Data records:
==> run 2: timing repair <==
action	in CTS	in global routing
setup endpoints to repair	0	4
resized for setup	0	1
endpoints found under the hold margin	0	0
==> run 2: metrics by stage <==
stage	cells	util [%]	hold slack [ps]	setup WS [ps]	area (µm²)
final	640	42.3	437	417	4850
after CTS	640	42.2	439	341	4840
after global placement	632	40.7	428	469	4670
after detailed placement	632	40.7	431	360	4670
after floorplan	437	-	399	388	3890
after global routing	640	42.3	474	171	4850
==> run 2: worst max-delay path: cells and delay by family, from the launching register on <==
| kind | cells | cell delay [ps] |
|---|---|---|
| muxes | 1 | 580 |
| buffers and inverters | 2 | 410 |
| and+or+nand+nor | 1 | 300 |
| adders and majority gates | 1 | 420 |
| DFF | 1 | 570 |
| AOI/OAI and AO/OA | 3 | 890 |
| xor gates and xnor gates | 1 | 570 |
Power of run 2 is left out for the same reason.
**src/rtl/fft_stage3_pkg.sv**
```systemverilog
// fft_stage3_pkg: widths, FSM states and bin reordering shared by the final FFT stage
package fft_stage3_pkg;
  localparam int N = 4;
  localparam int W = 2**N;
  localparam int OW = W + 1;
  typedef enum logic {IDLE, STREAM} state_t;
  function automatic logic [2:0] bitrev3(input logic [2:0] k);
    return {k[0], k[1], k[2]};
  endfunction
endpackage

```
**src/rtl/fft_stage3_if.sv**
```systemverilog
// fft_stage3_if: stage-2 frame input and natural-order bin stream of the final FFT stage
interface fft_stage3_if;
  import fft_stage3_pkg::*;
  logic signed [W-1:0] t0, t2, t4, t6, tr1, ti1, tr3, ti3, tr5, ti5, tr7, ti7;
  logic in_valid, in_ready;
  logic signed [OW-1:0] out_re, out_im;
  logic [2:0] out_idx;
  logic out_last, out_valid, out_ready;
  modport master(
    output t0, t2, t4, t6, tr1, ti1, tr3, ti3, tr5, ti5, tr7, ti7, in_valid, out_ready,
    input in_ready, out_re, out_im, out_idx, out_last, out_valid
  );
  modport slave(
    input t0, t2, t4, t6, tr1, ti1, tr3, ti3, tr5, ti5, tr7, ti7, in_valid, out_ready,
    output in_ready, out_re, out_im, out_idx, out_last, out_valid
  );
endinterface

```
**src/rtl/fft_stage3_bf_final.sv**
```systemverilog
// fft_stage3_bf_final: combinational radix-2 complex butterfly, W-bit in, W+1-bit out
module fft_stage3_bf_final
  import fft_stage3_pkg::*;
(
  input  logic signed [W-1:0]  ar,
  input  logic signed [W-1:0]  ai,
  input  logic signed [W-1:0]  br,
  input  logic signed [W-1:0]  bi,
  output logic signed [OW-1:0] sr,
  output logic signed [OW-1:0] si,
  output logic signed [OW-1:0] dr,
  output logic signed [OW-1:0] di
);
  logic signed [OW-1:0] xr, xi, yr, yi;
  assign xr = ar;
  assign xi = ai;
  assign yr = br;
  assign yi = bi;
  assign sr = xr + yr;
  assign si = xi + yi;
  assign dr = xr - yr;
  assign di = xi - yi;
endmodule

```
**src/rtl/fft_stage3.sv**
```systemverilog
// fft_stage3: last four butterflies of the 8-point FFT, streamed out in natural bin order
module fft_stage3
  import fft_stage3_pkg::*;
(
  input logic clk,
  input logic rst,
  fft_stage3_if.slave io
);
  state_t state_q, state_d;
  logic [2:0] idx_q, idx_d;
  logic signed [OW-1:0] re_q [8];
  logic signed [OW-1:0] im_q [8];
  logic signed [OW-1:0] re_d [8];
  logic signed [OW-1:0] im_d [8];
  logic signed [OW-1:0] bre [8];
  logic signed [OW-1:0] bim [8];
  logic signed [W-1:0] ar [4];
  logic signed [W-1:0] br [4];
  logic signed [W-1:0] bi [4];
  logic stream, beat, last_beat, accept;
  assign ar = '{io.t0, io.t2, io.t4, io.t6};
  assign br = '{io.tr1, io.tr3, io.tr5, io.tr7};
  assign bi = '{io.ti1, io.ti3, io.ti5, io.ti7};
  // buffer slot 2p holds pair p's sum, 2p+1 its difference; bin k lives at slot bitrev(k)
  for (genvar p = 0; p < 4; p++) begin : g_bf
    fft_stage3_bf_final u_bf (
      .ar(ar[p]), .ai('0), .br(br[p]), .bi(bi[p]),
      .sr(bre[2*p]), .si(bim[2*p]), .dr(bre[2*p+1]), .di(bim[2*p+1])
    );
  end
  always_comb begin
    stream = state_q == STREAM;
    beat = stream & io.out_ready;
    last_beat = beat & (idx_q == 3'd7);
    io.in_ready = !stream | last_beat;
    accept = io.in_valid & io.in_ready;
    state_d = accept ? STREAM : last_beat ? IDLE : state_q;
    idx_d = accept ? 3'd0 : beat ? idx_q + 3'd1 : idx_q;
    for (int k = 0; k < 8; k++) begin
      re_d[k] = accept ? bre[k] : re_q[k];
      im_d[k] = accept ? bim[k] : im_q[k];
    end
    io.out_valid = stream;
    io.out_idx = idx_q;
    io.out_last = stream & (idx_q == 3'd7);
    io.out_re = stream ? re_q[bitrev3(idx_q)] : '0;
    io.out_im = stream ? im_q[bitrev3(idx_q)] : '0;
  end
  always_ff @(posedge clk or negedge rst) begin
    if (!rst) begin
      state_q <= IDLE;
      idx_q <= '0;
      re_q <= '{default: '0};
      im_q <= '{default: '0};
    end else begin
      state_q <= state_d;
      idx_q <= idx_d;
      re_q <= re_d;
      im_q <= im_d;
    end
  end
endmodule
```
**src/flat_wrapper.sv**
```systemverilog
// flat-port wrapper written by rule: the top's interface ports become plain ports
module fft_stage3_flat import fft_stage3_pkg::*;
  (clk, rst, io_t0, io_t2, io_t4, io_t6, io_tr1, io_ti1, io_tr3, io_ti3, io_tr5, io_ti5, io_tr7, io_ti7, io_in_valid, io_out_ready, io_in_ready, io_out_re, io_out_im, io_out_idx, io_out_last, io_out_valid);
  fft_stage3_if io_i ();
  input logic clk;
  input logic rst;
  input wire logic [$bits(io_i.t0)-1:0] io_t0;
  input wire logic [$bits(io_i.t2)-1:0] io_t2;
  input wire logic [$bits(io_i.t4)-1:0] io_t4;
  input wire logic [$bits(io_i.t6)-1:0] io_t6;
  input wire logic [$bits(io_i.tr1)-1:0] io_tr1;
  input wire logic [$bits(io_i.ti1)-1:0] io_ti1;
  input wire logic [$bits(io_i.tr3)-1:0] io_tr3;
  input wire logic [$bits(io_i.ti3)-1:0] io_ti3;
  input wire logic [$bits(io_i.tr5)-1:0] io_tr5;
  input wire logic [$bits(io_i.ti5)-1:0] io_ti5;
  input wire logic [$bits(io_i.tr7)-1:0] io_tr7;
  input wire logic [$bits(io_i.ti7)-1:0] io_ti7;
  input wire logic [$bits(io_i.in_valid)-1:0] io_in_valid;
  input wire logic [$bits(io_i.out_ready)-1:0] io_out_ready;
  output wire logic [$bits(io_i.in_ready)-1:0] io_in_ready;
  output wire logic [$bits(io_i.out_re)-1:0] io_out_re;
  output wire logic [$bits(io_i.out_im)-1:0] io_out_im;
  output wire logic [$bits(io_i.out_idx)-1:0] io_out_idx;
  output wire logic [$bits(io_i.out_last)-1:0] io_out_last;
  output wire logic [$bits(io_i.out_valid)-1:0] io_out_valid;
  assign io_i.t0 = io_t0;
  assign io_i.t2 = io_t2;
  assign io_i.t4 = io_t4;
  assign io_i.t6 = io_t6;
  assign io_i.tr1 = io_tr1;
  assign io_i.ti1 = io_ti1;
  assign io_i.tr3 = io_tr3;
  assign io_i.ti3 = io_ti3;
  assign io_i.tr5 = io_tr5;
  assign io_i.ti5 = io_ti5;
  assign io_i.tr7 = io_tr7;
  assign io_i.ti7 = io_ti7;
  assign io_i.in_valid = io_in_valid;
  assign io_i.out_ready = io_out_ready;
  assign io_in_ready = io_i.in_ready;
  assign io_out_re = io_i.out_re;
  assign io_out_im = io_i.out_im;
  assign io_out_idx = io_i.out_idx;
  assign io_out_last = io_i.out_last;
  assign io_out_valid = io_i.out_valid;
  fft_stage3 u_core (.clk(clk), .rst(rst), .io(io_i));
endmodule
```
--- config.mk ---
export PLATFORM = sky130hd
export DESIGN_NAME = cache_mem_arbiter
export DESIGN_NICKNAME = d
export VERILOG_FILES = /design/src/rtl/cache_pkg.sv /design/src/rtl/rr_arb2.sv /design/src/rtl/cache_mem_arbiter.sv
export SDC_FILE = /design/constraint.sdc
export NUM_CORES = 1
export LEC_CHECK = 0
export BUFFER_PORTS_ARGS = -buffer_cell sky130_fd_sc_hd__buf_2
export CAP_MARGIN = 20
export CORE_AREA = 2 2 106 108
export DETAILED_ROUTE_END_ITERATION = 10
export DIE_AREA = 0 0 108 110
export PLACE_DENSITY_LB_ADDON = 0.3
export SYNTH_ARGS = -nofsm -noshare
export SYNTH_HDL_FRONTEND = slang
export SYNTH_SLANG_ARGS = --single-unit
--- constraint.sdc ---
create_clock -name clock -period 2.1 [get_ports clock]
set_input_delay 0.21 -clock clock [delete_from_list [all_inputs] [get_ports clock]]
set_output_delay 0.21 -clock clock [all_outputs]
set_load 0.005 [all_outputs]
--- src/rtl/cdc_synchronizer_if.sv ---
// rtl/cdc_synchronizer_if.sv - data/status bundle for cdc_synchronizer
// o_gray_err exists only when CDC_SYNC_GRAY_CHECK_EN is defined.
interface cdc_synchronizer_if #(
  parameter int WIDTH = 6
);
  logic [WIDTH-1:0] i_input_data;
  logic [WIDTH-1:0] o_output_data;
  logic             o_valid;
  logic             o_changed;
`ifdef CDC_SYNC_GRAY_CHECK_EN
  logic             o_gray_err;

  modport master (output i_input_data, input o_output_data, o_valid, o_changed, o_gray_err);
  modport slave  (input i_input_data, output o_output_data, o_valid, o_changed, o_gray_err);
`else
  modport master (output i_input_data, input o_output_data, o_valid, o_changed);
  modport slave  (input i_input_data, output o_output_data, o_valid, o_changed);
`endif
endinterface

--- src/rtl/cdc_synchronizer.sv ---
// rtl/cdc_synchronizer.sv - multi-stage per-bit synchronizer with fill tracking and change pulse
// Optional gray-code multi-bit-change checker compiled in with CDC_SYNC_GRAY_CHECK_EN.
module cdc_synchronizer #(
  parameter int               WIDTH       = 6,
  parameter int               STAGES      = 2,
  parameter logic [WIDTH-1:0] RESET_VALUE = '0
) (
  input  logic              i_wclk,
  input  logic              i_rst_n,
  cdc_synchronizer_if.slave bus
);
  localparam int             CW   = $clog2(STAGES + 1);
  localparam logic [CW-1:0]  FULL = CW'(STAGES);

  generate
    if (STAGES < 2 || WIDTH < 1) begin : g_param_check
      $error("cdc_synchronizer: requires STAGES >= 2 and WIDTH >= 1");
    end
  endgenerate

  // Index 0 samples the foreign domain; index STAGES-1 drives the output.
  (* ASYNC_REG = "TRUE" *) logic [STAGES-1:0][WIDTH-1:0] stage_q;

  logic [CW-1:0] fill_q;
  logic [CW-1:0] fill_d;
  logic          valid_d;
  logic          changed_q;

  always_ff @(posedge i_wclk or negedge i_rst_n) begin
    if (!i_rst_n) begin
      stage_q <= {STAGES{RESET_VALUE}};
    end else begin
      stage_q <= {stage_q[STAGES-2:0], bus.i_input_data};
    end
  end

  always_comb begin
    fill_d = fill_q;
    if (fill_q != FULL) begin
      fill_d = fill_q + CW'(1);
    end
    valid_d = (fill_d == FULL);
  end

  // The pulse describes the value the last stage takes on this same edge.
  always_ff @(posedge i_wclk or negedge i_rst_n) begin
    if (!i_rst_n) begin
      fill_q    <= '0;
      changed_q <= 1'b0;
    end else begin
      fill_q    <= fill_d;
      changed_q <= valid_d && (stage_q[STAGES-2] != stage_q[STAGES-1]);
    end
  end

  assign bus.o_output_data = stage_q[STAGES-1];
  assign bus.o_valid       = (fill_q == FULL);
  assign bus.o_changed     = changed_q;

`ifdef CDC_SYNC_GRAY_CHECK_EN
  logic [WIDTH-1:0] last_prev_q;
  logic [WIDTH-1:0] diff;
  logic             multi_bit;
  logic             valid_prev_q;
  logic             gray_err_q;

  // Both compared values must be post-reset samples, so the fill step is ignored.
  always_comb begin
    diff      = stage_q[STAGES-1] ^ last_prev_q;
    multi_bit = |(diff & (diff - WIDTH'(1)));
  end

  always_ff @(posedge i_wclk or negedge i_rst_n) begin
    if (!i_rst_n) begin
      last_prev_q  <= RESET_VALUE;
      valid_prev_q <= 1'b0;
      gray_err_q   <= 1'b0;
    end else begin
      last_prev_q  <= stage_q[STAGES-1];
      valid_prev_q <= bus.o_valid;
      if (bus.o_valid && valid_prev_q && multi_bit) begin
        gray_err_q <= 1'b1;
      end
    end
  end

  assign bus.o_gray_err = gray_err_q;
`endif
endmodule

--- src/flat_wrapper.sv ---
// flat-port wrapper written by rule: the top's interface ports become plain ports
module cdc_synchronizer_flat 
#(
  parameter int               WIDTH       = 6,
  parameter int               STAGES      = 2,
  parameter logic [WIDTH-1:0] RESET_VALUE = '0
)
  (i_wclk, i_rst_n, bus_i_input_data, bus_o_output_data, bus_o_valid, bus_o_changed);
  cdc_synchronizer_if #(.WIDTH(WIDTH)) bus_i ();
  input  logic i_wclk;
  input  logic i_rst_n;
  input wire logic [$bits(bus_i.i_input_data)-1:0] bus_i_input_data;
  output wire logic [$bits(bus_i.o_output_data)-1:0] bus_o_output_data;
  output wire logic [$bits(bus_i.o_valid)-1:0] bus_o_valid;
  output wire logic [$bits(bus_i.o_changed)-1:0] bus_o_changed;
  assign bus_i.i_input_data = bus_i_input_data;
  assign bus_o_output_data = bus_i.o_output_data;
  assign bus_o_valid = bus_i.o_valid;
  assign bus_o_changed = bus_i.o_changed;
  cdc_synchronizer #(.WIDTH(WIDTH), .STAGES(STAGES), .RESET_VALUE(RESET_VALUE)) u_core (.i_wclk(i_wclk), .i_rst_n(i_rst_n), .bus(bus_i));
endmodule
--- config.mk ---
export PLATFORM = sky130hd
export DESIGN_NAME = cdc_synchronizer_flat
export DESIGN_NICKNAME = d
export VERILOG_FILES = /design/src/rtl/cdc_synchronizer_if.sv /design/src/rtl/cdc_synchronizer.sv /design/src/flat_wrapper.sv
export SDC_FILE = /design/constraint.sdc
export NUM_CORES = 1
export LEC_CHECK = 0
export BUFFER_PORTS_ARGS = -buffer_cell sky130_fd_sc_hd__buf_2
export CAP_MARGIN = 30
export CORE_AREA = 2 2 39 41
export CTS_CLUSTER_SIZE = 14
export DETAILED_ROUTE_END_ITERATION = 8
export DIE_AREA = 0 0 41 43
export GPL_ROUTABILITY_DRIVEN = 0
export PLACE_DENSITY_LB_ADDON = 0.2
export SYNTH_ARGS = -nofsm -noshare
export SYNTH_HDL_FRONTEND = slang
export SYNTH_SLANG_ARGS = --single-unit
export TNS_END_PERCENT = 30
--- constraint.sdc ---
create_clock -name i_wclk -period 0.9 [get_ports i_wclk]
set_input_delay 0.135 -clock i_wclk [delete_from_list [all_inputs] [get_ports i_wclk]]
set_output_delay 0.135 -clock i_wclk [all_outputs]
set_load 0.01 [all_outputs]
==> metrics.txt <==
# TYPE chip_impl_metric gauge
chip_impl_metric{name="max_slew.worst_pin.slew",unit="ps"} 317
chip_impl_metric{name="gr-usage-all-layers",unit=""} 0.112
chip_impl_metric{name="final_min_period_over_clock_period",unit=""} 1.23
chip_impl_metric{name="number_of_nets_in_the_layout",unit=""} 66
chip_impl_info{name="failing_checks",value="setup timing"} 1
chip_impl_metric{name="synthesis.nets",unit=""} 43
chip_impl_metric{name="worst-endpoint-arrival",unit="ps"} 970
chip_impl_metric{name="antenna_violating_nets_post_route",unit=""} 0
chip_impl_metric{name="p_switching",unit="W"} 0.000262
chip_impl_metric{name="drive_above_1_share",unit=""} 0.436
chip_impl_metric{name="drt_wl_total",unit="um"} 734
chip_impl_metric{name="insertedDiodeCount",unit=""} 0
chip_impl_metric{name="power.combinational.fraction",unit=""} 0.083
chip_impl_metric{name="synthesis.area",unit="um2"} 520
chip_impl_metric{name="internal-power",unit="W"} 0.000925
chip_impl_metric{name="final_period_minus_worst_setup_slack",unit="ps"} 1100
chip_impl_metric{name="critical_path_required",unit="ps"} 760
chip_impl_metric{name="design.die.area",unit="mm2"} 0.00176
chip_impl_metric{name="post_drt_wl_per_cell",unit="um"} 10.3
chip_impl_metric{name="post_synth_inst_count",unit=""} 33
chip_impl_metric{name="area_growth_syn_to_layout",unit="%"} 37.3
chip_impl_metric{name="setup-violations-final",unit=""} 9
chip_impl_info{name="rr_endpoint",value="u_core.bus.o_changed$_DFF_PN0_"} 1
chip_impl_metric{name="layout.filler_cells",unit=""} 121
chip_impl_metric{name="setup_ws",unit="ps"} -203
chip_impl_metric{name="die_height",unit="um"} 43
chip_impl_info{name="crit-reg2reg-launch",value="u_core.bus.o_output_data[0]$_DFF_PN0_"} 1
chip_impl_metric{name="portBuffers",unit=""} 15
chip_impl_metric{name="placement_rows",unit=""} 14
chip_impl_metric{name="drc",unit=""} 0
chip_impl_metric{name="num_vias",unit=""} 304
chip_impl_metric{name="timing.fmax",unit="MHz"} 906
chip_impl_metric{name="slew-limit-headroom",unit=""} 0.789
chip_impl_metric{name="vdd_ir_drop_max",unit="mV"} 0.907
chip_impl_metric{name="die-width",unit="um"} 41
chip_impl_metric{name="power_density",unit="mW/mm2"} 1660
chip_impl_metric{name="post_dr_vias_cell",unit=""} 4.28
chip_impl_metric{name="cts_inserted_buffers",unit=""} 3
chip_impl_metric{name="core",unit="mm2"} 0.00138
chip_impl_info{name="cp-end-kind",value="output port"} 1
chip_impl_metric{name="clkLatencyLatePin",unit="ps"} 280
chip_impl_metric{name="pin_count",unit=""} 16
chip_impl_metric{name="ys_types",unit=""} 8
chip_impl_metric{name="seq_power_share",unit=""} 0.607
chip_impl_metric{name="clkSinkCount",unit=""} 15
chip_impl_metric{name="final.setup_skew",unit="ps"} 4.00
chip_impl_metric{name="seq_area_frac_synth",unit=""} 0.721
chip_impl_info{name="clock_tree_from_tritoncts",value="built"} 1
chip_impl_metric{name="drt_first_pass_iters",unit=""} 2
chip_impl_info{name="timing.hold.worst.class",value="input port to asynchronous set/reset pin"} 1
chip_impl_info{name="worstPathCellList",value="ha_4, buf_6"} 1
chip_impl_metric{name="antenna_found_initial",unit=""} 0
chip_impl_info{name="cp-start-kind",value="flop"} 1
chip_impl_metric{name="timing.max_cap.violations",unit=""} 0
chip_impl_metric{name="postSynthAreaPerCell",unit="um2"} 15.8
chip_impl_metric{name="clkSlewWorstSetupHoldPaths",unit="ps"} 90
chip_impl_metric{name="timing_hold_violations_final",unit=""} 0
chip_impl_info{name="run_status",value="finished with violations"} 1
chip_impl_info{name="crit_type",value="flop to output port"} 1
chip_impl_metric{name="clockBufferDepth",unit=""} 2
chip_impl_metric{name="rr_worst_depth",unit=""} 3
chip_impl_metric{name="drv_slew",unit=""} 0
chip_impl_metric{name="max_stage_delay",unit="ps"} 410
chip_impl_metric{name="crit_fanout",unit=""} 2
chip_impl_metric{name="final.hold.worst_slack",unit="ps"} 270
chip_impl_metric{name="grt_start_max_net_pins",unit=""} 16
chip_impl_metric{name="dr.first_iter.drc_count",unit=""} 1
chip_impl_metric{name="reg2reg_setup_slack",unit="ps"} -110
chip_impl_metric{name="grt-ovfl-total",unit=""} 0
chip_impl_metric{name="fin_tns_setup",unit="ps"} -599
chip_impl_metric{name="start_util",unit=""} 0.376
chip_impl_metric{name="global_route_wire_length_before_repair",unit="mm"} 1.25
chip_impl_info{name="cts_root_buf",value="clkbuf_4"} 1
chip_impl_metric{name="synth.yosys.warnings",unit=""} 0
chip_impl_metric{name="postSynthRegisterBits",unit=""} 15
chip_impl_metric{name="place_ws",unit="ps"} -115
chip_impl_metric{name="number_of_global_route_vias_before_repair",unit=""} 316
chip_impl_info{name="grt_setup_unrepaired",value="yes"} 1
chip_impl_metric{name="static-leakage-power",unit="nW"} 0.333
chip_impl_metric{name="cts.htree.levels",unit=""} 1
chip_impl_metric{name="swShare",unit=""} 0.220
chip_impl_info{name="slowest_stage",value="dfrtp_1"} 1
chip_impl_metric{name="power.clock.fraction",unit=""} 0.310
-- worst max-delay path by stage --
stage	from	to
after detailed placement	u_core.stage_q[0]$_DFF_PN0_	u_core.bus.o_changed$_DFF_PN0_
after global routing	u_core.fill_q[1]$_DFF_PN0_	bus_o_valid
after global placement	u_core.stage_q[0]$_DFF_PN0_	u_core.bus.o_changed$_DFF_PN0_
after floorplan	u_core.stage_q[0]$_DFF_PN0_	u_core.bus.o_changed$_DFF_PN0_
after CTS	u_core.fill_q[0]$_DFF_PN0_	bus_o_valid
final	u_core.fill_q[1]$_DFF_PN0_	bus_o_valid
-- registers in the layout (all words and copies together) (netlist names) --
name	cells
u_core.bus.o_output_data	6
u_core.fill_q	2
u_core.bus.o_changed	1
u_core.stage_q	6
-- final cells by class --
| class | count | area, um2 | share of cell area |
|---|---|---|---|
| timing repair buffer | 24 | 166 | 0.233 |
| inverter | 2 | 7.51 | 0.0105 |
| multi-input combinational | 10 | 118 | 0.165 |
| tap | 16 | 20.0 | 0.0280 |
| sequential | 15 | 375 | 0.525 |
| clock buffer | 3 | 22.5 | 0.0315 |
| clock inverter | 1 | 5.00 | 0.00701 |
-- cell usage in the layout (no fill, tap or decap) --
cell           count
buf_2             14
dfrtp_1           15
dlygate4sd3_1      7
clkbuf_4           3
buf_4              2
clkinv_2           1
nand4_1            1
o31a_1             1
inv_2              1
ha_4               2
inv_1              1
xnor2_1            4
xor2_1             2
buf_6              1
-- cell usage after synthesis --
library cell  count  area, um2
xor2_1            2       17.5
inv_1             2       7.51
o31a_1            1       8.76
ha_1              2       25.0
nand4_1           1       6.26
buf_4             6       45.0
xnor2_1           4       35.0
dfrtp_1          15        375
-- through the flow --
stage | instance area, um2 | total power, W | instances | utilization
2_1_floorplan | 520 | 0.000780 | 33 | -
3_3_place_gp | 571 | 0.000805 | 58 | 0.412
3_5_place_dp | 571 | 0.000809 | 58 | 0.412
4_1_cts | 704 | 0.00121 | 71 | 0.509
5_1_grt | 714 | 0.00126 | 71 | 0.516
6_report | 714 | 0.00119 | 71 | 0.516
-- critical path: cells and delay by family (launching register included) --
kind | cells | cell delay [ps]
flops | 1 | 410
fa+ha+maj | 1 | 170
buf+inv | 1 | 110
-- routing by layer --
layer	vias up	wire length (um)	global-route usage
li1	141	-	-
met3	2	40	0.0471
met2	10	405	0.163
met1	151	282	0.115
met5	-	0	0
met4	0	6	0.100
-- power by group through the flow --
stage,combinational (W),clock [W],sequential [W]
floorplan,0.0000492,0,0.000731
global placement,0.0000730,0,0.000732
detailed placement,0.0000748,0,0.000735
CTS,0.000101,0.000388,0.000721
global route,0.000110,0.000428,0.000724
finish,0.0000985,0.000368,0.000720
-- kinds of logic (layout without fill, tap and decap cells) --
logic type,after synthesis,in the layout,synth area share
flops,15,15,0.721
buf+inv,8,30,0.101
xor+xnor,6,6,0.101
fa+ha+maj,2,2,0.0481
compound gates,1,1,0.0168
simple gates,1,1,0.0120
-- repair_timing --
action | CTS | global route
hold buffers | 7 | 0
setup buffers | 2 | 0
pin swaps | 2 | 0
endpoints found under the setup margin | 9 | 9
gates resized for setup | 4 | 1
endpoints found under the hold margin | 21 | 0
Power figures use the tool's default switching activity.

Directions:
Scan the material above for lines holding the string "after" and copy those lines.

Task result:
after CTS	640	42.2	439	341	4840
after global placement	632	40.7	428	469	4670
after detailed placement	632	40.7	431	360	4670
after floorplan	437	-	399	388	3890
after global routing	640	42.3	474	171	4850
after detailed placement	u_core.stage_q[0]$_DFF_PN0_	u_core.bus.o_changed$_DFF_PN0_
after global routing	u_core.fill_q[1]$_DFF_PN0_	bus_o_valid
after global placement	u_core.stage_q[0]$_DFF_PN0_	u_core.bus.o_changed$_DFF_PN0_
after floorplan	u_core.stage_q[0]$_DFF_PN0_	u_core.bus.o_changed$_DFF_PN0_
after CTS	u_core.fill_q[0]$_DFF_PN0_	bus_o_valid
-- cell usage after synthesis --
logic type,after synthesis,in the layout,synth area share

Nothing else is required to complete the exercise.